该参数是OpenCV库中cvFindContours()函数的一个重要参数，用于指定边缘检测算法的参数设置。

边缘检测是图像处理中的一项基础任务，它的目标是通过寻找图像中不连续的像素值边界，来获取目标对象的轮廓。

而cvstartfindcontours_impl参数的作用就是对这个过程进行控制和调节，以提高边缘检测的准确性和效率。

cvstartfindcontours_impl参数可以用来调整边缘检测算法的灵敏度，从而适应不同类型的图像和目标对象。

通过设置合适的参数值，我们可以在满足实际应用需求的同时，尽可能地减少边缘检测中的噪声干扰和漏检现象。

这个参数的应用领域非常广泛。

例如，在工业产品质检中，可以利用cvstartfindcontours_impl参数来提取产品的外轮廓，并进一步判断是否存在缺陷或不良现象。

在医学影像处理中，cvstartfindcontours_impl参数可以用于检测病变区域的边缘，从而辅助医生进行疾病诊断和治疗方案的制定。

总之，cvstartfindcontours_impl参数在计算机视觉领域具有重要的意义和应用价值。

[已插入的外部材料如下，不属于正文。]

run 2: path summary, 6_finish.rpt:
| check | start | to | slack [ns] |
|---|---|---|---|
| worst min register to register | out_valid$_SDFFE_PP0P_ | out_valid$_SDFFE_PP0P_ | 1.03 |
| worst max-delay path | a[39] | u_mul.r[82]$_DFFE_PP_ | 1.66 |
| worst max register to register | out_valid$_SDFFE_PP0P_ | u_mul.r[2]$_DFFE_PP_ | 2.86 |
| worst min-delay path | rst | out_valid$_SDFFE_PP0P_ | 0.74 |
This is an optimization exercise on Yosys and OpenROAD, whose aim is small area, not a production implementation.
In this exercise RTL edits were held to simulation tests only and were not proved equivalent to the original.
No activity file was given, so power comes from the tool's default toggle rates. No driver is modelled on the clock port, so clocking that relies on it looks cheaper here than on a real chip.

== main ==
## route_table_move_to_front
module route_table_move_to_front #(
   parameter int ENTRIES = 32
) (
   input  wire logic          clock,
   input  wire logic          reset,
   input  wire logic          req_tvalid,
   output logic               req_tready,
   input  wire logic [87:0]   req_tdata,
   input  wire logic [1:0]    req_tuser,    
   output logic               rsp_tvalid,
   input  wire logic          rsp_tready,
   output logic [47:0]        rsp_tdata,
   output logic [1:0]         rsp_tuser     
);
For scale: ~3600 cells after synthesis, about 2700 flip-flops, roughly 61000 µm² of cells after synthesis.
export LEC_CHECK = 0
export CAP_MARGIN = 20
export CORE_MARGIN = 2
export CORE_UTILIZATION = 40
export CTS_BUF_LIST = sky130_fd_sc_hd__clkbuf_4
export CTS_CLUSTER_SIZE = 30
export SLEW_MARGIN = 20
create_clock -name core_clock -period 8.0 [get_ports {clock}]
run.sh (not shown) runs the stock make flow with config.mk's settings and CLKGATE_MAP_FILE= SYNTH_SCRIPT=/design/flow/synth_recipe.tcl, a recipe that flattens the netlist after the stock synthesis.
main completed end to end with timing, DRC and antenna clean.
Input changes introduced in the feature branch (baseline for comparison: main):
# main
export LEC_CHECK = 0
export CAP_MARGIN = 20
export CORE_MARGIN = 2
export CORE_UTILIZATION = 40
export CTS_BUF_LIST = sky130_fd_sc_hd__clkbuf_4
export CTS_CLUSTER_SIZE = 30
export SLEW_MARGIN = 20
create_clock -name core_clock -period 8.0 [get_ports {clock}]
# the feature branch
export LEC_CHECK = 0
export CAP_MARGIN = 20
export CORE_MARGIN = 2
export CORE_UTILIZATION = 40
export SLEW_MARGIN = 20
create_clock -name core_clock -period 8.0 [get_ports {clock}]
[summary]
- Comparing main and the feature branch, the higher minimum clock period after layout is on the feature branch.
- Maximum operating frequency of the feature branch falls short of that of main by a little under 10%.
- Compared the feature branch vs main, and leakage power is down in the feature branch.
- Fraction of power spent switching nets: the feature branch lower than main

---

route_table_move_to_front, a different RTL version from the one above (not shown whole).
For scale: about 3500 cells after synthesis, about 150 I/O pins, about 58000 µm² of cells after synthesis.
export LEC_CHECK = 0
export ABC_AREA = 1
export ABC_CLOCK_PERIOD_IN_PS = 8000
export CAP_MARGIN = 20
export CORE_MARGIN = 2
export CORE_UTILIZATION = 40
export SLEW_MARGIN = 20
create_clock -name core_clock -period 8.0 [get_ports {clock}]
standard.sh (not shown) runs the stock make flow with config.mk's settings and CLKGATE_MAP_FILE= SYNTH_SCRIPT=/design/flow/synth_recipe.tcl, a recipe that flattens the netlist after the stock synthesis.
==> flow/flow/run.sh <==
#!/bin/bash
# Standard layout, with two changes: clock tree synthesis without dummy loads,
# in clusters of up to 33 sinks on clkbuf_16 with clkbuf_8 above them,
# and port buffers of the smallest buffer cell.
set -euo pipefail
export CTS_ARGS="-sink_clustering_enable -repair_clock_nets -dont_use_dummy_load -buf_list \"sky130_fd_sc_hd__clkbuf_8 sky130_fd_sc_hd__clkbuf_16\" -sink_clustering_buffer sky130_fd_sc_hd__clkbuf_16 -root_buf sky130_fd_sc_hd__clkbuf_8 -tree_buf sky130_fd_sc_hd__clkbuf_8 -sink_clustering_size 33 -sink_clustering_max_diameter 150"
export BUFFER_PORTS_ARGS="-buffer_cell sky130_fd_sc_hd__buf_1"
bash standard.sh > standard.log 2>&1
Rerun with:
==> flow/flow/run.sh (replaced) <==
#!/bin/bash
# Standard layout, with two changes: clock tree synthesis without dummy loads,
# and port buffers of the smallest buffer cell.
set -euo pipefail
export CTS_ARGS="-sink_clustering_enable -repair_clock_nets -dont_use_dummy_load -sink_clustering_size 30 -sink_clustering_max_diameter 100"
export BUFFER_PORTS_ARGS="-buffer_cell sky130_fd_sc_hd__buf_1"
bash standard.sh > standard.log 2>&1
After rerunning: Power grows slightly. Global-route usage barely changes. Fmax shrinks slightly. Via count grows slightly.
Rerun with:
==> flow/flow/run.sh (replaced) <==
#!/bin/bash
# Standard layout, with two changes: clock tree synthesis without dummy loads,
# and port buffers of the smallest buffer cell.
set -euo pipefail
export CTS_ARGS="-sink_clustering_enable -repair_clock_nets -dont_use_dummy_load -sink_clustering_size 36 -sink_clustering_max_diameter 70"
export BUFFER_PORTS_ARGS="-buffer_cell sky130_fd_sc_hd__buf_1"
bash standard.sh > standard.log 2>&1
Outcome:
- worst setup slack gets better by 0.031 ns
- wire length hardly moves
- sequential share of layout area barely changes
- clock skew rises by 0.0081 ns
- global-route usage hardly moves
- flip-flop and latch count does not change
- sequential power hardly moves
- via count hardly moves
- final cell count hardly moves
- power barely changes
- cell area hardly moves
Rerun with:
==> flow/flow/run.sh (replaced) <==
#!/bin/bash
# Standard layout, with two changes: clock tree synthesis without dummy loads,
# and port buffers of the smallest buffer cell.
set -euo pipefail
export CTS_ARGS="-sink_clustering_enable -repair_clock_nets -dont_use_dummy_load -sink_clustering_size 38 -sink_clustering_max_diameter 50"
export BUFFER_PORTS_ARGS="-buffer_cell sky130_fd_sc_hd__buf_1"
bash standard.sh > standard.log 2>&1
Synthesized cell count does not change.
Wire length climbs slightly.
Clock-buffer cell count is higher by 37.
Die area does not change.
Cell area goes up slightly.
Fmax stays flat.
Sequential power stays flat.
Setup slack is about the same.
Sequential share of layout area shrinks by 1.2 points.
Rerun with:
==> flow/flow/run.sh (replaced) <==
#!/bin/bash
# Standard layout, with two changes: clock tree synthesis without dummy loads,
# and port buffers of the smallest buffer cell.
set -euo pipefail
export CTS_ARGS="-sink_clustering_enable -repair_clock_nets -dont_use_dummy_load -buf_list \"sky130_fd_sc_hd__clkbuf_8 sky130_fd_sc_hd__clkbuf_16\" -sink_clustering_buffer sky130_fd_sc_hd__clkbuf_16 -root_buf sky130_fd_sc_hd__clkbuf_8 -tree_buf sky130_fd_sc_hd__clkbuf_8 -sink_clustering_size 33 -sink_clustering_max_diameter 100"
export BUFFER_PORTS_ARGS="-buffer_cell sky130_fd_sc_hd__buf_1"
bash standard.sh > standard.log 2>&1
What happened:
- The new run produced a clean layout
- routed wire length shrinks slightly
- cell count went down slightly
- utilization is lower by 0.85 points
- flip-flop and latch count does not change
- area after synthesis does not change
- final area decreases slightly
- non-clock buffer count is unchanged
- die area does not change
- clock-buffer cell count fell by 45
- via count falls slightly
Rerun with:
--- a/flow/flow/run.sh
+++ b/flow/flow/run.sh
@@ -1,4 +1,5 @@
 #!/bin/bash
 # Standard layout, with two changes: clock tree synthesis without dummy loads,
+# in clusters of up to 33 sinks on clkbuf_16 with clkbuf_8 above them,
 # and port buffers of the smallest buffer cell.
 set -euo pipefail
=> First-iteration DRC count stays the same. Final cell count is unchanged. Wire length stays the same.

---

Setup of job 6411:
route_table_move_to_front with an RTL version that a note above also has.
For scale: ~2,700 flip-flops, about 150 I/O pins, ~61,000 um^2 of cells after synthesis.
Settings: LEC_CHECK=0, CAP_MARGIN=20, CORE_MARGIN=2, CORE_UTILIZATION=40, CTS_BUF_LIST=sky130_fd_sc_hd__clkbuf_2 sky130_fd_sc_hd__clkbuf_4 sky130_fd_sc_hd__clkbuf_8, SLEW_MARGIN=20; clock period 8.0 ns.
run.sh (not shown) runs the stock make flow with config.mk's settings and CLKGATE_MAP_FILE= SYNTH_SCRIPT=/design/flow/synth_recipe.tcl, a recipe that flattens the netlist after the stock synthesis.
Stock flow here: none of the scripts above is used.
Input-level comparison between job 3759 and job 6411:
Settings: clearing CTS_BUF_LIST, which used to be sky130_fd_sc_hd__clkbuf_2 sky130_fd_sc_hd__clkbuf_4 sky130_fd_sc_hd__clkbuf_8.
==> flow/flow/run.sh (new file) <==
#!/bin/bash
# Standard layout, with two changes: clock tree synthesis without dummy loads,
# and port buffers of the smallest buffer cell.
set -euo pipefail
export CTS_ARGS="-sink_clustering_enable -repair_clock_nets -dont_use_dummy_load"
export BUFFER_PORTS_ARGS="-buffer_cell sky130_fd_sc_hd__buf_1"
bash standard.sh > standard.log 2>&1
==> flow/standard.sh (new file) <==
#!/bin/bash
# synth_recipe.tcl (not shown) runs the flow's synth.tcl, then flattens the netlist and writes it again
# the make line also repeats each setting of config.mk as NAME=value (left out here)
make -C /OpenROAD-flow-scripts/flow DESIGN_CONFIG=/design/flow/config.mk WORK_HOME=/design/flow/orfs CLKGATE_MAP_FILE= SYNTH_SCRIPT=/design/flow/synth_recipe.tcl "${@:-finish}"
removed: flow/run.sh
Findings:
- Job 3759 finished end to end and its layout was clean on timing, DRC and antenna.
- Job 6411 ended with every stage complete and zero timing, DRC or antenna violations.
- Compared with job 6411, job 3759 shows placed wire-length estimate after detailed placement lower by about 1.9%.
- Job 3759 against job 6411; total power divided by cell area is down by a few percent.
- Job 3759 reports its uppermost metal layer occupied by signal nets as met5 while job 6411 reports met4.
- Going from job 6411 to job 3759, critical path depth increased 2, fmax increased 17 MHz.
- The run showing the greater count of clock-buffer cells in the layout is job 6411.
- Compared job 3759 against job 6411; part of the power in combinational logic within noise.

## static timing again, ports no longer ideal
No port has a modelled driver above. Below, the same layouts with a new extraction and two added sets of constraints. Step 1 assumes that a clkbuf_16 drives the clock port and a buf_2 every other input. Step 2 moves the port delays by t, midway between the first and last clock arrival at a register: inputs arrive t later, outputs are due t later. That takes back most of the time a late clock gives input paths. a / b / c = ideal / step 1 / step 2; a / b = the first two.
run	shift t [ns]	setup WS [ns]	worst setup path at the end	worst data-port slew with drivers (ns)
main	1.244	2.276 / 2.325 / 1.080	input to register	0.15
the feature branch	0.855	1.825 / 1.874 / 1.019	input to register	0.15
the first run of note 2	0.919	2.059 / 2.063 / 1.144	input to register	0.17
the second run of note 2	0.785	1.946 / 1.994 / 1.208	input to register	0.15
the third run of note 2	0.784	1.977 / 1.963 / 1.179	input to register	0.15
the fourth run of note 2	0.800	1.978 / 1.983 / 1.182	input to register	0.15
the fifth run of note 2	0.920	2.088 / 2.090 / 1.170	input to register	0.15
the sixth run of note 2	0.920	2.088 / 2.090 / 1.170	input to register	0.15
job 6411	0.982	1.969 / 2.015 / 1.033	input to register	0.18
job 3759	0.827	2.528 / 2.536 / 1.710	input to register	0.17
After both steps setup and hold are still met in every run listed. The setup slack of main, which loses most, moves by +0.049 ns with the drivers and by -1.196 ns with both steps.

它通过调节边缘检测算法的参数，可以提高边缘检测的准确性和稳定性，为后续的图像处理任务提供可靠的基础。

随着计算机视觉技术的不断发展和进步，我们相信cvstartfindcontours_impl参数将会有更多的优化和改进空间，并在更多应用场景中发挥重要作用。

1.2文章结构文章结构部分的内容：在本文中，我们将探讨cvstartfindcontours_impl参数的作用及其重要性。

首先，我们将简要介绍背景知识，以便读者了解该参数的应用背景。

接下来，我们将详细讨论cvstartfindcontours_impl参数在图像处理中的作用及其具体功能。

python实现卷积码译码从一个通道的图片进行卷积生成新的单通道图的过程很容易理解，对于多个通道卷积后生成多个通道的图理解起来有点抽象。

本文以通俗易懂的方式讲述卷积，并辅以图片解释，能快速理解卷积的实现原理。

最后手写python代码实现卷积过程，让Tensorflow卷积在我们面前不再是黑箱子！注意：本文只针对batch_size=1,padding='SAME'，stride=[1,1,1,1]进行实验和解释，其他如果不是这个参数设置，原理也是一样。

1 Tensorflow卷积实现原理先看一下卷积实现原理，对于in_c个通道的输入图，如果需要经过卷积后输出out_c个通道图，那么总共需要in_c * out_c个卷积核参与运算。

输入为[h:5,w:5,c:4]，那么对应输出的每个通道，需要4个卷积核。

上图中，输出为3个通道,所以总共需要3*4=12个卷积核。

对于单个输出通道中的每个点，取值为对应的一组4个不同的卷积核经过卷积计算后的和。

接下来，我们以输入为2个通道宽高分别为5的输入、3*3的卷积核、1个通道宽高分别为5的输出，作为一个例子展开。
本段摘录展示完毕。